Page 1 of 1
performance issue with reading from hash file via routine
Posted: Wed Jun 18, 2008 6:23 pm
by morris.zhang
Hi All,
I created a routine which reads from a hash file with the hash key, but seems that the performance is bad.
The codes I am using is as following:
vCommand = "SELECT Hash_File_Name WITH @ID = Hash_Key"
Print " Start Time : " : Time()
Execute vCommand capturing output
Print " End Time : " : Time()
It took around 0.012 Seconds to execute the command. I also created a simple job to test the routine and the statistics showed that the performance is 30 rows/sec which is very bad, How can I improve the performance?
Thanks,
Morris
Posted: Wed Jun 18, 2008 6:29 pm
by ray.wurlod
Welcome aboard. How do you define "performance"? What's wrong with 0.012 seconds? How many rows were selected?
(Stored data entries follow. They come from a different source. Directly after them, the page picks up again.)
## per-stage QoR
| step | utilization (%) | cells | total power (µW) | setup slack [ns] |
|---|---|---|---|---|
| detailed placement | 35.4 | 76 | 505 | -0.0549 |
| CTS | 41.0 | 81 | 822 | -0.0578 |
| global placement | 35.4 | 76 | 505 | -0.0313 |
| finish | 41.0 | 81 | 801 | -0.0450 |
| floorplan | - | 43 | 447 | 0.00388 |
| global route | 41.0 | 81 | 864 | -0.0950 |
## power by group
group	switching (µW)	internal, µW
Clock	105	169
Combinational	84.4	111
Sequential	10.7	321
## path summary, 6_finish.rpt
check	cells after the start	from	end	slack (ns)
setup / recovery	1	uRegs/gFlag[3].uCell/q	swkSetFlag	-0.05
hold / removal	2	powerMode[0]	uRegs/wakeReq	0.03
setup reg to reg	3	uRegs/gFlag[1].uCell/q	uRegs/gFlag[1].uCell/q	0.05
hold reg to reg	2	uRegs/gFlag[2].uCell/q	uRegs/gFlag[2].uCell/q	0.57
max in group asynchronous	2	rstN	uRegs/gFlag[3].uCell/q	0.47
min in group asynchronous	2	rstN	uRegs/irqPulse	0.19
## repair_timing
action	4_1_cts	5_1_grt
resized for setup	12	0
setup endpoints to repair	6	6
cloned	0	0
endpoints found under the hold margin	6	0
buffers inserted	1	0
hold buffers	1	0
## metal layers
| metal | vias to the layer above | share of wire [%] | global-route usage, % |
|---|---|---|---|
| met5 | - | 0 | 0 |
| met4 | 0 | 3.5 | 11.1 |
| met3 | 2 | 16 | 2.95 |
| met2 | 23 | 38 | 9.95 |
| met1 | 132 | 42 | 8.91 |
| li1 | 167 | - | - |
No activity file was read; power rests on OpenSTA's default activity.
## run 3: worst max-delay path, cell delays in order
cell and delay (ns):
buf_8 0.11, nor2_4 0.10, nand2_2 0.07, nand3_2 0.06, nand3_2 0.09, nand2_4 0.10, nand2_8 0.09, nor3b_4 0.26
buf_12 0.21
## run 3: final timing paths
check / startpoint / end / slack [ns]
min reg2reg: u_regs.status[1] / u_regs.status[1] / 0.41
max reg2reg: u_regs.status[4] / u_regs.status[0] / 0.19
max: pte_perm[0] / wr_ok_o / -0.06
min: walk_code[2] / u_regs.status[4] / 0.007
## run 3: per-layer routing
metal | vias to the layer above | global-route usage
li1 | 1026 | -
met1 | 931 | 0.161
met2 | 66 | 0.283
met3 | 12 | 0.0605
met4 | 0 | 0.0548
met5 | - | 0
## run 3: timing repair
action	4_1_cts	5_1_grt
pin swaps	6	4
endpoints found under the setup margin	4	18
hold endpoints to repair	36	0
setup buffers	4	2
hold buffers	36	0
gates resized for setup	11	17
File: src/rtl/tmr_cmp_unit.sv
module tmr_cmp_unit #(
  parameter int CNT_W = 32
) (
  input  logic             clk,
  input  logic             rst_n,
  input  logic             cnt_en,
  input  logic [CNT_W-1:0] main_cnt,
  input  logic             wr_cmp,
  input  logic [CNT_W-1:0] wr_data,
  input  logic [CNT_W-1:0] wr_mask,
  input  logic             periodic,
  input  logic             valset,
  input  logic             per_clear,
  output logic [CNT_W-1:0] cmp_q,
  output logic             hit
);
  logic [CNT_W-1:0] per_q, per_d, cmp_d, new_per;
  logic             advance, cmp_en, per_en;

  assign hit     = cnt_en && (main_cnt == cmp_q);
  assign advance = hit && periodic && (per_q != '0) && !wr_cmp;
  assign new_per = (per_q & ~wr_mask) | (wr_data & wr_mask);

  always_comb begin
    cmp_d = cmp_q;
    per_d = per_q;
    if (wr_cmp) begin
      if (periodic) begin
        per_d = new_per;
        if (valset) cmp_d = new_per;
      end else begin
        cmp_d = (cmp_q & ~wr_mask) | (wr_data & wr_mask);
        per_d = '0;
      end
    end else if (advance) begin
      cmp_d = cmp_q + per_q;
    end
    if (per_clear) per_d = '0;
  end

  assign cmp_en = wr_cmp | advance;
  assign per_en = wr_cmp | per_clear;

  always_ff @(posedge clk or negedge rst_n) begin
    if (!rst_n)      cmp_q <= '1;
    else if (cmp_en) cmp_q <= cmp_d;
  end

  always_ff @(posedge clk or negedge rst_n) begin
    if (!rst_n)      per_q <= '0;
    else if (per_en) per_q <= per_d;
  end


  periodic_step_chk: assert property (@(posedge clk) disable iff (!rst_n)
    (hit && periodic && per_q != '0 && !wr_cmp) |=> cmp_q == $past(cmp_q) + $past(per_q));


  zero_period_hold_chk: assert property (@(posedge clk) disable iff (!rst_n)
    (hit && per_q == '0 && !wr_cmp) |=> $stable(cmp_q));


  oneshot_period_zero_chk: assert property (@(posedge clk) disable iff (!rst_n)
    !periodic |-> per_q == '0);
endmodule

File: src/rtl/tmr_fire_gen.sv
module tmr_fire_gen (
  input  logic clk,
  input  logic rst_n,
  input  logic hit,
  output logic fire
);
  logic hit_q, fire_d;

  assign fire_d = hit & ~hit_q;

  always_ff @(posedge clk or negedge rst_n) begin
    if (!rst_n) begin
      hit_q <= 1'b0;
      fire  <= 1'b0;
    end else begin
      hit_q <= hit;
      fire  <= fire_d;
    end
  end


  single_pulse_chk: assert property (@(posedge clk) disable iff (!rst_n)
    fire |=> !fire);
endmodule

File: src/rtl/tmr_slice.sv
module tmr_slice
  import tmr_pkg::*;
#(
  parameter int          CNT_W          = 32,
  parameter logic [31:0] ALLOWED_ROUTES = 32'h0
) (
  input  logic             clk,
  input  logic             rst_n,
  input  logic             cnt_en,
  input  logic [CNT_W-1:0] main_cnt,
  input  logic             wr_en,
  input  logic             wr_sel,
  input  logic [REG_W-1:0] wr_data,
  input  logic [REG_W-1:0] wr_mask,
  input  logic             rd_sel,
  output logic [REG_W-1:0] rd_data,
  output logic             fire
);
  localparam int PAD_W = REG_W - CNT_W;
  localparam logic [REG_W-1:0] CFG_RST =
    CFG_CAP_RST | ({32'h0, ALLOWED_ROUTES} << ROUTE_LSB);

  logic [1:0]       rst_sync;
  logic             rst_i_n;
  logic             wr_cfg, wr_cmp;
  logic [REG_W-1:0] cfg_q;
  logic [CNT_W-1:0] cmp_q;
  logic             per_clear, hit;

  always_ff @(posedge clk or negedge rst_n) begin
    if (!rst_n) rst_sync <= 2'b00;
    else        rst_sync <= {rst_sync[0], 1'b1};
  end
  assign rst_i_n = rst_sync[1];

  assign wr_cfg = wr_en && (reg_sel_e'(wr_sel) == SEL_CFG);
  assign wr_cmp = wr_en && (reg_sel_e'(wr_sel) == SEL_CMP);

  tmr_cfg_reg #(.RST_VAL(CFG_RST)) u_cfg (
    .clk       (clk),
    .rst_n     (rst_i_n),
    .wr_cfg    (wr_cfg),
    .wr_data   (wr_data),
    .wr_mask   (wr_mask),
    .clr_valset(wr_cmp),
    .cfg_q     (cfg_q),
    .per_clear (per_clear)
  );

  tmr_cmp_unit #(.CNT_W(CNT_W)) u_cmp (
    .clk      (clk),
    .rst_n    (rst_i_n),
    .cnt_en   (cnt_en),
    .main_cnt (main_cnt),
    .wr_cmp   (wr_cmp),
    .wr_data  (wr_data[CNT_W-1:0]),
    .wr_mask  (wr_mask[CNT_W-1:0]),
    .periodic (cfg_q[B_PERIODIC]),
    .valset   (cfg_q[B_VALSET]),
    .per_clear(per_clear),
    .cmp_q    (cmp_q),
    .hit      (hit)
  );

  tmr_fire_gen u_fire (
    .clk  (clk),
    .rst_n(rst_i_n),
    .hit  (hit),
    .fire (fire)
  );

  assign rd_data = (reg_sel_e'(rd_sel) == SEL_CMP) ? {{PAD_W{1'b0}}, cmp_q} : cfg_q;


  fire_needs_enable_chk: assert property (@(posedge clk) disable iff (!rst_i_n)
    fire |-> $past(cnt_en));
endmodule

File: config.mk
export PLATFORM = sky130hd
export DESIGN_NAME = tmr_slice
export DESIGN_NICKNAME = d
export VERILOG_FILES = /design/src/rtl/tmr_pkg.sv /design/src/rtl/tmr_cfg_reg.sv /design/src/rtl/tmr_cmp_unit.sv /design/src/rtl/tmr_fire_gen.sv /design/src/rtl/tmr_slice.sv
export SDC_FILE = /design/constraint.sdc
export NUM_CORES = 1
export LEC_CHECK = 0
export ABC_AREA = 0
export BUFFER_PORTS_ARGS = -buffer_cell sky130_fd_sc_hd__buf_2
export CORE_ASPECT_RATIO = 2
export CORE_MARGIN = 10
export CORE_UTILIZATION = 46
export DETAILED_ROUTE_END_ITERATION = 10
export PLACE_DENSITY = 0.73
export SYNTH_ARGS = -nofsm -noshare
export SYNTH_HDL_FRONTEND = slang
export SYNTH_SLANG_ARGS = --single-unit
File: constraint.sdc
create_clock -name clk -period 8.5 [get_ports clk]
set_input_delay 0.85 -clock clk [delete_from_list [all_inputs] [get_ports clk]]
set_output_delay 0.85 -clock clk [all_outputs]
set_load 0.05 [all_outputs]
Posted: Wed Jun 18, 2008 6:32 pm
by chulett
Well... first off, welcome. :D
Secondly, I'd be curious what your 'simple job to test' this looked like. I've got a routine like this, but it's only for doing a singleton select, typically in the Initial Value area of a stage variable. One and Done, as they say.
Unless you've gone out of your way to code for this, each call to the routine needs to open the hashed file. Over and over. Open, select, close. So, again I'm curious - what problem is this meant to solve and are you sure this is the best approach to be taking?
Posted: Wed Jun 18, 2008 6:46 pm
by morris.zhang
Thanks Ray and Craig.
The hashed file has 10 rows only.
The simple test job has two stages only, one transformer creates 10,000 records and keeps calling the routine and writes the output to a sequential file. As Craig said, currently each call to the routine needs to open the hashed file, over and over.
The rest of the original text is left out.